CI-BER: CyberInfrastructure for Billions of Electronic Records: February 2013

Alistair Croll was not referring to the historic uprooting of Asheville’s Southside neighborhood when he said, “Data doesn’t invade people’s lives. Lack of control over how it’s used does.”

But he could have been.

We treat “big data” as a 21st century phenomenon that Google or Facebook brought upon us, as though data are only now being mined for ends we have yet to imagine. For the residents of Asheville’s Southside, though, there is no need for imagination. They have already experienced that lack of control.

Twilight of a Neighborhood was a public humanities project that focused on Asheville’s African American neighborhoods, which included East End, Burton Street, Stump Town, and Southside. The Southside was one of an estimated 1,600 African American neighborhoods that were torn apart over three decades of continuous “urban renewal” between the 1950s and 1970s.

The result of that renewal, says Dr. Mindy Fullilove, an urban scholar and psychiatrist at Columbia University, is root shock, “ the traumatic stress reaction to the loss of some or all of one’s emotional ecosystem.” Robert Hardy of the Southside Neighborhood Association spoke of the impact of root shock on his community, “The resulting 'fiasco' which we are now living is perpetual poverty for the descendants and gentrification of their land.”

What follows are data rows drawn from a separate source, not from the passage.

Context: an optimization exercise on an open-source flow, tuned for small area, a short achievable clock period and few clock cycles per item. The choices shown serve that exercise and are no tape-out recipe. In this exercise RTL edits were held to simulation tests only and were not proved equivalent to the original.

[run.sh]
#!/bin/bash
# synth_recipe.tcl (not shown) runs the flow's synth.tcl, then flattens the netlist and writes it again
# the make line also repeats each setting of config.mk as NAME=value (left out here)
make -C /OpenROAD-flow-scripts/flow DESIGN_CONFIG=/design/flow/config.mk WORK_HOME=/design/flow/orfs CLKGATE_MAP_FILE= SYNTH_SCRIPT=/design/flow/synth_recipe.tcl finish
[constraint.sdc]
create_clock -name core_clock -period 12.0 [get_ports {clk}]
set_input_delay 2.4000 -clock core_clock [delete_from_list [all_inputs] [get_ports {clk}]]
set_output_delay 2.4000 -clock core_clock [all_outputs]
set_load 0.01 [all_outputs]
[design.v]
module s16_encoder (
    input  wire        clk,
    input  wire        rst,         
    input  wire        in_valid,
    output wire        in_ready,
    input  wire [27:0] in_data,
    input  wire        in_last,
    output reg         out_valid,
    input  wire        out_ready,
    output reg  [31:0] out_word,
    output reg         out_last
);
    localparam integer DEPTH = 28;    
    localparam integer VW    = 28;    
    function automatic integer slot_w(input integer s, input integer j);
        begin
            case (s)
                0:  slot_w = (j < 28) ? 1 : 0;
                1:  slot_w = (j < 7) ? 2 : (j < 21) ? 1 : 0;
                2:  slot_w = (j < 7) ? 1 : (j < 14) ? 2 : (j < 21) ? 1 : 0;
                3:  slot_w = (j < 14) ? 1 : (j < 21) ? 2 : 0;
                4:  slot_w = (j < 14) ? 2 : 0;
                5:  slot_w = (j < 1) ? 4 : (j < 9) ? 3 : 0;
                6:  slot_w = (j < 1) ? 3 : (j < 5) ? 4 : (j < 8) ? 3 : 0;
                7:  slot_w = (j < 7) ? 4 : 0;
                8:  slot_w = (j < 4) ? 5 : (j < 6) ? 4 : 0;
                9:  slot_w = (j < 2) ? 4 : (j < 6) ? 5 : 0;
                10: slot_w = (j < 3) ? 6 : (j < 5) ? 5 : 0;
                11: slot_w = (j < 2) ? 5 : (j < 5) ? 6 : 0;
                12: slot_w = (j < 4) ? 7 : 0;
                13: slot_w = (j < 1) ? 10 : (j < 3) ? 9 : 0;
                14: slot_w = (j < 2) ? 14 : 0;
                default: slot_w = (j < 1) ? 28 : 0;
            endcase
        end
    endfunction
    function automatic integer slot_off(input integer s, input integer j);
        integer k;
        begin
            slot_off = 0;
            for (k = 0; k < j; k = k + 1)
                slot_off = slot_off + slot_w(s, k);
        end
    endfunction
    function automatic integer slot_cnt(input integer s);
        integer k;
        begin
            slot_cnt = 0;
            for (k = 0; k < DEPTH; k = k + 1)
                if (slot_w(s, k) != 0)
                    slot_cnt = slot_cnt + 1;
        end
    endfunction
    reg [DEPTH*VW-1:0] win;
    reg [5:0]          cnt;         
    reg                have_last;   
    wire out_free = !out_valid || out_ready;
    wire can_emit = (cnt == DEPTH[5:0]) || (have_last && cnt != 0);
    wire emit     = can_emit && out_free;
    assign in_ready = (cnt != DEPTH[5:0]) && !have_last;
    wire accept   = in_valid && in_ready;
    wire [15:0]    fit;
    wire [16*28-1:0] payload;    
    wire [16*6-1:0]  slots;      
    genvar gs, gj;
    generate
        for (gs = 0; gs < 16; gs = gs + 1) begin : g_sel
            localparam integer C = slot_cnt(gs);
            wire [DEPTH-1:0] slot_ok;
            wire [27:0]      pl;
            for (gj = 0; gj < DEPTH; gj = gj + 1) begin : g_slot
                localparam integer W   = slot_w(gs, gj);
                localparam integer OFF = slot_off(gs, gj);
                wire [VW-1:0] v    = win[gj*VW +: VW];
                wire          here = (gj < cnt);
                if (W == 0) begin : g_none
                    assign slot_ok[gj] = 1'b1;
                end else begin : g_used
                    if (W < VW) begin : g_chk
                        assign slot_ok[gj] = !here || (v[VW-1:W] == 0);
                    end else begin : g_full
                        assign slot_ok[gj] = 1'b1;
                    end
                    assign pl[OFF +: W] = here ? v[W-1:0] : {W{1'b0}};
                end
            end
            assign fit[gs] = &slot_ok;
            assign payload[gs*28 +: 28] = pl;
            assign slots[gs*6 +: 6]     = C[5:0];
        end
    endgenerate
    reg [3:0] sel;
    integer   s;
    always @* begin
        sel = 4'd15;
        for (s = 15; s >= 0; s = s - 1)
            if (fit[s])
                sel = s[3:0];
    end
    wire [5:0] sel_cnt = slots[sel*6 +: 6];
    wire [5:0] take = (sel_cnt < cnt) ? sel_cnt : cnt;
    reg [DEPTH*VW-1:0] shifted;
    integer            b;
    always @* begin
        shifted = win;
        for (b = 0; b < 5; b = b + 1)
            if (take[b])
                shifted = shifted >> (VW << b);
    end
    integer i;
    always @(posedge clk) begin
        if (rst) begin
            cnt       <= 6'd0;
            have_last <= 1'b0;
            out_valid <= 1'b0;
        end else begin
            if (out_valid && out_ready)
                out_valid <= 1'b0;
            if (emit) begin
                out_valid <= 1'b1;
                out_word  <= {sel, payload[sel*28 +: 28]};
                out_last  <= have_last && (take == cnt);
                win       <= shifted;
                cnt       <= cnt - take;
                if (take == cnt)
                    have_last <= 1'b0;
            end else if (accept) begin
                for (i = 0; i < DEPTH; i = i + 1)
                    if (cnt == i)
                        win[i*VW +: VW] <= in_data;
                cnt       <= cnt + 6'd1;
                have_last <= in_last;
            end
        end
    end
endmodule
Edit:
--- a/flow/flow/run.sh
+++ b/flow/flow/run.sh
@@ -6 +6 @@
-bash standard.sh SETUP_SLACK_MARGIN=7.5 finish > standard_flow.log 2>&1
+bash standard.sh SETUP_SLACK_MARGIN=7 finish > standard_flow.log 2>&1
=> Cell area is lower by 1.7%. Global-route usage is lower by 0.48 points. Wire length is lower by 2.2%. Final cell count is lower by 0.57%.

Priscillia Ndiaye, born and raised in the Southside neighborhood and a Chair of the Southside Community Advisory Board, (and a collaborator on the CI-BER project) reflects on what happened to her neighborhood, “Multiple perspectives, lack of knowledge, much confusion, and discouraged and bitter individuals are all entwined as spiders in a web: any way you touch it, it trembles.”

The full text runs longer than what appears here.